A stretch of the entries below is to be set down exactly, running from the line with "import retire_arbiter_pkg::*;" through the line with "localparam logic [PTR_W-1:0]", both included, and no other line.

(Records contained in a dataset)
↓

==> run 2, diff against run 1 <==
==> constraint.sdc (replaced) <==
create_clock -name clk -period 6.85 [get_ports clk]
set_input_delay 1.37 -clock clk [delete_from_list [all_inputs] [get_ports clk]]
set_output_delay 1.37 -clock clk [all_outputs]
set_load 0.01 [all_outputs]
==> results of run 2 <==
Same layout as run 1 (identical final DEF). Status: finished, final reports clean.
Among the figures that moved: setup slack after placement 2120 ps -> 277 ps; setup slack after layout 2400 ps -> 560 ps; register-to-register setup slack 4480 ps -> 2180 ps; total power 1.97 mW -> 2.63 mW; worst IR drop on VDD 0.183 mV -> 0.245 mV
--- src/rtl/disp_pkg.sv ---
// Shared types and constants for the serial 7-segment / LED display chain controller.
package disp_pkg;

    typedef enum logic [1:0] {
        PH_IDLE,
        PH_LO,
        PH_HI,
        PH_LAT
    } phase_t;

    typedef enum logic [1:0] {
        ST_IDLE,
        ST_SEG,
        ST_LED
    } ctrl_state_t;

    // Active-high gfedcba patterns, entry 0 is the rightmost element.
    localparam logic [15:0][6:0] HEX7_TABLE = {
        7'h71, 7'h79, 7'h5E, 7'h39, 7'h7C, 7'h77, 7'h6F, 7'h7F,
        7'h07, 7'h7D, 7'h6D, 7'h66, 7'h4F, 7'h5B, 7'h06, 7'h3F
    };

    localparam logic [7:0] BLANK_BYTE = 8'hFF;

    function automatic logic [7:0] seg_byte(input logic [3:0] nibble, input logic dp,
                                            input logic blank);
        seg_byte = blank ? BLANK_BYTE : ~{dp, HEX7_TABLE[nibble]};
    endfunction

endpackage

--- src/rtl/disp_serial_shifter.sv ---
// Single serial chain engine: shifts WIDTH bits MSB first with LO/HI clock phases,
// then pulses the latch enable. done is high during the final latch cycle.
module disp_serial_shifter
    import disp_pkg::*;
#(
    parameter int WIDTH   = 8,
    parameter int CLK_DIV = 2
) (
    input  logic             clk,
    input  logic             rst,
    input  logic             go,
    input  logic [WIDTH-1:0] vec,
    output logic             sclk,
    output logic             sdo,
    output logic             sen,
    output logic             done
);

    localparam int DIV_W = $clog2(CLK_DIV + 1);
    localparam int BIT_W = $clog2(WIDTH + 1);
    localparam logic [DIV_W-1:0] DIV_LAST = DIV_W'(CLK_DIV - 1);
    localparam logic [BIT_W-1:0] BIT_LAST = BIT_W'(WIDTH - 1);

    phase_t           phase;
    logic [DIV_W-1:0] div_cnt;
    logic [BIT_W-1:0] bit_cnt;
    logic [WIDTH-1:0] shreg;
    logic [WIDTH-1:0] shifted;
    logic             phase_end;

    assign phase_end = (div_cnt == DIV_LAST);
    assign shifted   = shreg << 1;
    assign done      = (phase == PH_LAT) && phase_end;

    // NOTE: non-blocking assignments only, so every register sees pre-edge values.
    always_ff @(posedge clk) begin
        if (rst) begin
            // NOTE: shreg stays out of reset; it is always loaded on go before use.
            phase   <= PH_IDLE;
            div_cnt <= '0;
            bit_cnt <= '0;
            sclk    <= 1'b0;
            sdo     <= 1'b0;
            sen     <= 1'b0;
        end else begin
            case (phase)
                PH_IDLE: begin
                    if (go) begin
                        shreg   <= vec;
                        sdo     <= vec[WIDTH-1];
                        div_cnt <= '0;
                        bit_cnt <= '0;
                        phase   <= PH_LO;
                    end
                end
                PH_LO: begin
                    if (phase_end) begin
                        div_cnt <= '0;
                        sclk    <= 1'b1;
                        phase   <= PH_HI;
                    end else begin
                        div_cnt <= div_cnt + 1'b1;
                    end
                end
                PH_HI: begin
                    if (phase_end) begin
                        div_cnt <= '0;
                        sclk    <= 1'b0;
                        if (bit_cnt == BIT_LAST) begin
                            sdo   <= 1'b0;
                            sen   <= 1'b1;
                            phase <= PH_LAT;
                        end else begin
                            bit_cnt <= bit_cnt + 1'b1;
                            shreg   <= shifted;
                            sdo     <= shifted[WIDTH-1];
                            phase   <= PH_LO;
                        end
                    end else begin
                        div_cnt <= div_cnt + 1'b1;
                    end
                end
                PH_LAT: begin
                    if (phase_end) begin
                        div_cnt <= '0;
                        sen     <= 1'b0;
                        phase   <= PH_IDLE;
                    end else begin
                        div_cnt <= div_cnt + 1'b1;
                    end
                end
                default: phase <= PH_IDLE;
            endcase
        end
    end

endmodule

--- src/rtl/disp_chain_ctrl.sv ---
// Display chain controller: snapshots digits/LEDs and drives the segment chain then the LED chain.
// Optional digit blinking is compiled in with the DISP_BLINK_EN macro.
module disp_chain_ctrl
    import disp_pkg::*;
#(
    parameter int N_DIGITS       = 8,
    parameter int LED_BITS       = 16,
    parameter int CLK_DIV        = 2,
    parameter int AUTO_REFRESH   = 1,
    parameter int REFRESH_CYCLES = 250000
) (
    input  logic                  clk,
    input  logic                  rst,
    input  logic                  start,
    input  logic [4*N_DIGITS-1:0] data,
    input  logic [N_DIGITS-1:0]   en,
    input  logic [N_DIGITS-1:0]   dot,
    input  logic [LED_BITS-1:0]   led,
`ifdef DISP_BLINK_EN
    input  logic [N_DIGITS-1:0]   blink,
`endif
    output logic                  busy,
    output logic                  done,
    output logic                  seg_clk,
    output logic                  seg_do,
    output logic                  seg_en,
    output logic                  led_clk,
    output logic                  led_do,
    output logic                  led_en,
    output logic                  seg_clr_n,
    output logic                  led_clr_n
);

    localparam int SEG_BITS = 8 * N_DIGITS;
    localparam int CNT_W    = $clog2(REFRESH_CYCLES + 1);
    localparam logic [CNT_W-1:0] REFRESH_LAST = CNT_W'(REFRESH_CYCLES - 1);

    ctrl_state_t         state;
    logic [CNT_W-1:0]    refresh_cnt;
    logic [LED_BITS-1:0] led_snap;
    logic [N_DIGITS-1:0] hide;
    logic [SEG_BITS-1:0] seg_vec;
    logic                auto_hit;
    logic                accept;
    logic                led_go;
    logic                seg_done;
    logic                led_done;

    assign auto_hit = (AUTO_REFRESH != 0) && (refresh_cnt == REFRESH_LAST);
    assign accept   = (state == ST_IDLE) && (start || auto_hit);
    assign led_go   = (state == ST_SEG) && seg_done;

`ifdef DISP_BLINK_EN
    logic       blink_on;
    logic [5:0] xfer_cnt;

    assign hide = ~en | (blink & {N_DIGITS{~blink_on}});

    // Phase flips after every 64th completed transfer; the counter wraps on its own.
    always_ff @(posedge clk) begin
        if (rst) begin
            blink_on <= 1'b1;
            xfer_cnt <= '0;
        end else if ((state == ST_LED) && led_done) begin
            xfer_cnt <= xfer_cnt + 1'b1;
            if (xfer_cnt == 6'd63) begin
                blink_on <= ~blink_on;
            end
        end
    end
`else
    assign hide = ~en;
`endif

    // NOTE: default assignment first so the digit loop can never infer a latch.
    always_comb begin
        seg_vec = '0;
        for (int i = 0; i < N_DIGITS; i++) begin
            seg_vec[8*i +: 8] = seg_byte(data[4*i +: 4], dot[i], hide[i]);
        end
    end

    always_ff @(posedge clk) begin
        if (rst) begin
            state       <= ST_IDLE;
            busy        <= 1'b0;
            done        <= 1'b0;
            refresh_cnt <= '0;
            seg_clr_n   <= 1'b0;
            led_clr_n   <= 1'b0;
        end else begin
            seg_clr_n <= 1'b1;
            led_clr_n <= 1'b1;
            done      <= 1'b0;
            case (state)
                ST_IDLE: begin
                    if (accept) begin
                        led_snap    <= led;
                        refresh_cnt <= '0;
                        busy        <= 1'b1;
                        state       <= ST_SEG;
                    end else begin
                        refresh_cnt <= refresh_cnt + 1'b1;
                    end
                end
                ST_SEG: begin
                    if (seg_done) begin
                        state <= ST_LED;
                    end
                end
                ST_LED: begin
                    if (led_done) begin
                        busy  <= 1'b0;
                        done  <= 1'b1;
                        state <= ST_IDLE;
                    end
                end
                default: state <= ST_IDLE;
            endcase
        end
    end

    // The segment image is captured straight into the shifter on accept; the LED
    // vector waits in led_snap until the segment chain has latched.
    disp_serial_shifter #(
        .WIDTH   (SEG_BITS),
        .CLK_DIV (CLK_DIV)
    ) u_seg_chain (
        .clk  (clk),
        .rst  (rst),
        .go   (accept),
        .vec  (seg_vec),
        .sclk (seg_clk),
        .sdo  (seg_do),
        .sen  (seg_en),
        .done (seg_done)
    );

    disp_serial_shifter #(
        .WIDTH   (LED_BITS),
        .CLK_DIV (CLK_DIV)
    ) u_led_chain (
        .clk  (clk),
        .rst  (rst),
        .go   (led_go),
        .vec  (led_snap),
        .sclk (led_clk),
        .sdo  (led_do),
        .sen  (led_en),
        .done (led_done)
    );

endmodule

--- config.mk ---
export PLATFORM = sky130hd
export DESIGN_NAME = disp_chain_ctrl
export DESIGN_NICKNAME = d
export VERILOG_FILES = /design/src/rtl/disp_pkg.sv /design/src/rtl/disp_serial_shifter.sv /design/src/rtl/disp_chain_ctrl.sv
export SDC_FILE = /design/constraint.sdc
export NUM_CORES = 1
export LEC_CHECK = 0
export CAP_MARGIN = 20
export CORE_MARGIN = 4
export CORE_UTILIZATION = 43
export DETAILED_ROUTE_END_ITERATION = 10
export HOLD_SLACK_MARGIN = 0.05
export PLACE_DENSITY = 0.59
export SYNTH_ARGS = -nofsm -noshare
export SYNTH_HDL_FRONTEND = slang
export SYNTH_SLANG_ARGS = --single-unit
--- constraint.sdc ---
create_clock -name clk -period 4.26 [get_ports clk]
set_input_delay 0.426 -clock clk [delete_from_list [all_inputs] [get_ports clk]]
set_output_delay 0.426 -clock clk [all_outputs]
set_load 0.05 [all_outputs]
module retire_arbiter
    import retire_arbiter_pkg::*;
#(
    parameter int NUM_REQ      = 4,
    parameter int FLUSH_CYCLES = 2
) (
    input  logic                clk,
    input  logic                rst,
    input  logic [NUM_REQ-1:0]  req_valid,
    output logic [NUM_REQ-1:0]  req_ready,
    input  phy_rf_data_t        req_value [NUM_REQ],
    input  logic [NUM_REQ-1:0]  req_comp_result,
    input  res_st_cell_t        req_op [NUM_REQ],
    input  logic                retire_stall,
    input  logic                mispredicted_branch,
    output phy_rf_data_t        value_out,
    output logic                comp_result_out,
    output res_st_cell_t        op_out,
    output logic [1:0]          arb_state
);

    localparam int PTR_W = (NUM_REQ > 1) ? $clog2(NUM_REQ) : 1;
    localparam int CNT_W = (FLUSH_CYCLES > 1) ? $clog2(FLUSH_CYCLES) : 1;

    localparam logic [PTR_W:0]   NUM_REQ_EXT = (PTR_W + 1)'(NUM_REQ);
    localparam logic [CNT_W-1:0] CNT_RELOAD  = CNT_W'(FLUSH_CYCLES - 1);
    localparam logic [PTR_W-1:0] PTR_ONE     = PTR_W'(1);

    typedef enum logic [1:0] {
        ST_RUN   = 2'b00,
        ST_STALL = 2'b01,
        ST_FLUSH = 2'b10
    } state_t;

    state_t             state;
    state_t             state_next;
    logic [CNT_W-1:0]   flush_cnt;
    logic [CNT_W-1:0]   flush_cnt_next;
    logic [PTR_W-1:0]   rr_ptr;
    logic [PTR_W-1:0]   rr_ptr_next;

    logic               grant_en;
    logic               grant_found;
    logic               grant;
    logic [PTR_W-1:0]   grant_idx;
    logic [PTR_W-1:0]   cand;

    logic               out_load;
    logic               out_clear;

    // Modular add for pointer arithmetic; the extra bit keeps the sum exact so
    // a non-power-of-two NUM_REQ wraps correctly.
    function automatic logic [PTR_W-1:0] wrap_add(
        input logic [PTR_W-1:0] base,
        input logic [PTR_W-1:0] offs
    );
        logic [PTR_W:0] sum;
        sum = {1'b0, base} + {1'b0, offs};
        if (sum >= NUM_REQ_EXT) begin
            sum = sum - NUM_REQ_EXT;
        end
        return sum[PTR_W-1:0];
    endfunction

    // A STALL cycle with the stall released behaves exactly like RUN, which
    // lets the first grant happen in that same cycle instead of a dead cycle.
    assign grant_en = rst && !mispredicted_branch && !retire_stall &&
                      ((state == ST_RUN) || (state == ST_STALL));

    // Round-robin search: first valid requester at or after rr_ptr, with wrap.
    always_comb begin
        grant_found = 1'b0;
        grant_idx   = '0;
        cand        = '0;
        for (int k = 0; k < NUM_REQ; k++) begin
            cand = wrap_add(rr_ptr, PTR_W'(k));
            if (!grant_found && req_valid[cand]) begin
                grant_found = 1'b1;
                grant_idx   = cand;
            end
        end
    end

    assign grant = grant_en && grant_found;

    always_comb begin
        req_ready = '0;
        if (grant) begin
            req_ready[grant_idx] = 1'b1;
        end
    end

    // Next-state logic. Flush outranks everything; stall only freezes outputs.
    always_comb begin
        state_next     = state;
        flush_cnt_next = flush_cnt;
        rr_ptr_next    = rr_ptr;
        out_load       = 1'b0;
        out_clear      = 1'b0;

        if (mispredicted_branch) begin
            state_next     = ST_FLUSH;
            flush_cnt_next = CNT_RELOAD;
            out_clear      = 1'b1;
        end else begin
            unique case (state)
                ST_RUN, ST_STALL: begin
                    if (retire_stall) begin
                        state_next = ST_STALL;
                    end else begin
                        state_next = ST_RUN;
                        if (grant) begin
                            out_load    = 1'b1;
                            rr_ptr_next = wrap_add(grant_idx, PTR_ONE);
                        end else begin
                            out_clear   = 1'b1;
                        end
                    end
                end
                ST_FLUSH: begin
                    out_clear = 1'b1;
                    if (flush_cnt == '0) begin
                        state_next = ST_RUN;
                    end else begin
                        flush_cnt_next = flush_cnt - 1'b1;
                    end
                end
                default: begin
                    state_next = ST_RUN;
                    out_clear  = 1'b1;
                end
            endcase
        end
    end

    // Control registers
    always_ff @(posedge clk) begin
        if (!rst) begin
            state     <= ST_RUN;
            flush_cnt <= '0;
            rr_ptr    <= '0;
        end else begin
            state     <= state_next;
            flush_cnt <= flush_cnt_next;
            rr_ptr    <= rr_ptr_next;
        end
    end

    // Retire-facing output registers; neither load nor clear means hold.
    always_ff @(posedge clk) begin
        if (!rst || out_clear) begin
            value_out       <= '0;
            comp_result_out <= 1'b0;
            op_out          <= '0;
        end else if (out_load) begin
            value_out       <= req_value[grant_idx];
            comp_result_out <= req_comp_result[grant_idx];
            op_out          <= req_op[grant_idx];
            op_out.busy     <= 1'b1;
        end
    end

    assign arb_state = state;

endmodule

↑
↓

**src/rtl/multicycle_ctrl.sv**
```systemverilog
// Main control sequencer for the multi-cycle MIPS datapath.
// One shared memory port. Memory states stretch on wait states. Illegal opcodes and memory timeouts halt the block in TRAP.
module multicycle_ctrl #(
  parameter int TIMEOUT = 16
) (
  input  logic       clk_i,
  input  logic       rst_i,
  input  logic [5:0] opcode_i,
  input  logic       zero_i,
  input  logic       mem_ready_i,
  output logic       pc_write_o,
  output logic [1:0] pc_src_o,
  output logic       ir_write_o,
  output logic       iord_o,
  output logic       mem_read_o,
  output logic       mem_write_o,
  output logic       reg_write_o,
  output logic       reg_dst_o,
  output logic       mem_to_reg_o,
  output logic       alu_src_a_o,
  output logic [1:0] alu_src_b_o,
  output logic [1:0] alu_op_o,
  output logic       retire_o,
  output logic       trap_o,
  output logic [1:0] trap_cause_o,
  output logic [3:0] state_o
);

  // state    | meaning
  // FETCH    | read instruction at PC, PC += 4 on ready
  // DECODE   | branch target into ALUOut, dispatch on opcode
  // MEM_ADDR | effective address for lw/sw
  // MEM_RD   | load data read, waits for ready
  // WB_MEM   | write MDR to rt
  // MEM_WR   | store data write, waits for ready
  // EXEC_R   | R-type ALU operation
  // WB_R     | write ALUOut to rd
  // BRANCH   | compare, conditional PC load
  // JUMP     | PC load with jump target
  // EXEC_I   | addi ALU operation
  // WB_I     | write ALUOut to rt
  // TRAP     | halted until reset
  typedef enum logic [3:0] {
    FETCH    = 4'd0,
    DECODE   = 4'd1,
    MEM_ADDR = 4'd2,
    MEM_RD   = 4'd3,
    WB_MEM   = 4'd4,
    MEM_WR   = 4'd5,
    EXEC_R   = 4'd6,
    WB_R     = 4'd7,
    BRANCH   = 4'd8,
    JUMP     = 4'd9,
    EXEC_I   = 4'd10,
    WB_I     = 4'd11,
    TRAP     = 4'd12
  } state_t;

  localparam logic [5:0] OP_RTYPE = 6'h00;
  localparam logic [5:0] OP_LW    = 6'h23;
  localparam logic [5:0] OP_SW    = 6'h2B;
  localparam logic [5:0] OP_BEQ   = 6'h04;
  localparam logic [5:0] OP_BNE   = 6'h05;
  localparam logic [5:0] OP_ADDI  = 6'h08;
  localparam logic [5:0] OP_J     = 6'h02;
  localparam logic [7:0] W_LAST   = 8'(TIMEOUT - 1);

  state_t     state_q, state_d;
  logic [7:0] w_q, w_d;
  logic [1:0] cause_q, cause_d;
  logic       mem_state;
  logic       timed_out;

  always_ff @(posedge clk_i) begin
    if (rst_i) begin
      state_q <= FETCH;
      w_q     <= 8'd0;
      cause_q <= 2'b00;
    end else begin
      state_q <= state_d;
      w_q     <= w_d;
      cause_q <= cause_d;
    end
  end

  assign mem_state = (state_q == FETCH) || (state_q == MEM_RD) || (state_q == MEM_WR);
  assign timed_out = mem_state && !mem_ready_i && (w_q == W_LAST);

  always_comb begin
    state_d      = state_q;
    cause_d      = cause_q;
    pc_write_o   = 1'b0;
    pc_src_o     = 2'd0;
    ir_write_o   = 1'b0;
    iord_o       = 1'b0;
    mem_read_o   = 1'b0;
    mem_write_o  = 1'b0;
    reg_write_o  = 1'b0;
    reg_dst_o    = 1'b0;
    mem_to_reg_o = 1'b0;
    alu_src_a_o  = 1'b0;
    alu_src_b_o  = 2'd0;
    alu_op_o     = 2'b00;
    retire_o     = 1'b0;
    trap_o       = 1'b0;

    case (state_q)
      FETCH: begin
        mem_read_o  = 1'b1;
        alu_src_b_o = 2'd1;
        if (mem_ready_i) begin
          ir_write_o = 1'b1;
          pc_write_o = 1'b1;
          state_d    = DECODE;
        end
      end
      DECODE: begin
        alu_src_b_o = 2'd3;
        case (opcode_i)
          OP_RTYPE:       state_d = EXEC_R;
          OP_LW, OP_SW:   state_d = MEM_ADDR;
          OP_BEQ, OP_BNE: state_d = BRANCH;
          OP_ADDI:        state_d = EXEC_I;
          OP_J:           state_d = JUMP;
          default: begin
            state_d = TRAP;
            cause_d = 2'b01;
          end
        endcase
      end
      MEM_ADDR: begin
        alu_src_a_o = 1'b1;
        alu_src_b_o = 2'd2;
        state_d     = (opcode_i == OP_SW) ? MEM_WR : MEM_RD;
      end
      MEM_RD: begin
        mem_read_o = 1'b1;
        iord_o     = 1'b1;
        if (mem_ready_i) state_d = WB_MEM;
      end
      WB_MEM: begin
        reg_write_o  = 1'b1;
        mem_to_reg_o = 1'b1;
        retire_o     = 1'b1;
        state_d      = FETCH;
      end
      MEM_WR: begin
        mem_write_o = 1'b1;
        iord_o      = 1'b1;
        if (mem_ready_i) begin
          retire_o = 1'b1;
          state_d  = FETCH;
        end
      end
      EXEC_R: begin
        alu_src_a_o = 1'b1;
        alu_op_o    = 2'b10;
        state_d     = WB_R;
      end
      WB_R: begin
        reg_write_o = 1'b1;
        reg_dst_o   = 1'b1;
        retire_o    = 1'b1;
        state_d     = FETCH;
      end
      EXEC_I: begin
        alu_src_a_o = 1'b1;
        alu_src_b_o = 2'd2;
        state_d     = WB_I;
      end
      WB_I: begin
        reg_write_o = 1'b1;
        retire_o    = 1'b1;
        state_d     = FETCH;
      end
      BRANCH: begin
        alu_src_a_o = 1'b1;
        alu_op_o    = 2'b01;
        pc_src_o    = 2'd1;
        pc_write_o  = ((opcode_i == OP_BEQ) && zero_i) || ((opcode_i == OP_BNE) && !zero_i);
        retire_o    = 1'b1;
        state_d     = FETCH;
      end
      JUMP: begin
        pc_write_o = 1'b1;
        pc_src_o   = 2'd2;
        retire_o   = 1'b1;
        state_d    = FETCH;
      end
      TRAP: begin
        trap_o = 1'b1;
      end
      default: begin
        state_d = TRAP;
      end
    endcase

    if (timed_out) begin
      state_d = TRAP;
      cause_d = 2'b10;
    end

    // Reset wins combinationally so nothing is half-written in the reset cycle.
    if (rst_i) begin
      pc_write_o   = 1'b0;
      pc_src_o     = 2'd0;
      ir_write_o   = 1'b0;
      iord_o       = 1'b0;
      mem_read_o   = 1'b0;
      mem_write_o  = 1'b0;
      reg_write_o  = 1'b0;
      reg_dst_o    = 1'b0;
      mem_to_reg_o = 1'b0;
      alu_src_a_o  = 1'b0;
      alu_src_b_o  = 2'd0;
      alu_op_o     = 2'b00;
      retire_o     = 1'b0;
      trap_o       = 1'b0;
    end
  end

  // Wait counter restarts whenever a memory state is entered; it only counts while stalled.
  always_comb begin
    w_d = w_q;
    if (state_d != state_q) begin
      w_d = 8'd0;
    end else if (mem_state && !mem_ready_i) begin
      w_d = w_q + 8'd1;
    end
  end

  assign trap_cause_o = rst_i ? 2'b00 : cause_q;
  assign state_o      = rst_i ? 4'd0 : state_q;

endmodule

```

↑

- [EXERCISE SOLUTION]
    import retire_arbiter_pkg::*;
#(
    parameter int NUM_REQ      = 4,
    parameter int FLUSH_CYCLES = 2
) (
    input  logic                clk,
    input  logic                rst,
    input  logic [NUM_REQ-1:0]  req_valid,
    output logic [NUM_REQ-1:0]  req_ready,
    input  phy_rf_data_t        req_value [NUM_REQ],
    input  logic [NUM_REQ-1:0]  req_comp_result,
    input  res_st_cell_t        req_op [NUM_REQ],
    input  logic                retire_stall,
    input  logic                mispredicted_branch,
    output phy_rf_data_t        value_out,
    output logic                comp_result_out,
    output res_st_cell_t        op_out,
    output logic [1:0]          arb_state
);

    localparam int PTR_W = (NUM_REQ > 1) ? $clog2(NUM_REQ) : 1;
    localparam int CNT_W = (FLUSH_CYCLES > 1) ? $clog2(FLUSH_CYCLES) : 1;

    localparam logic [PTR_W:0]   NUM_REQ_EXT = (PTR_W + 1)'(NUM_REQ);
    localparam logic [CNT_W-1:0] CNT_RELOAD  = CNT_W'(FLUSH_CYCLES - 1);
    localparam logic [PTR_W-1:0] PTR_ONE     = PTR_W'(1);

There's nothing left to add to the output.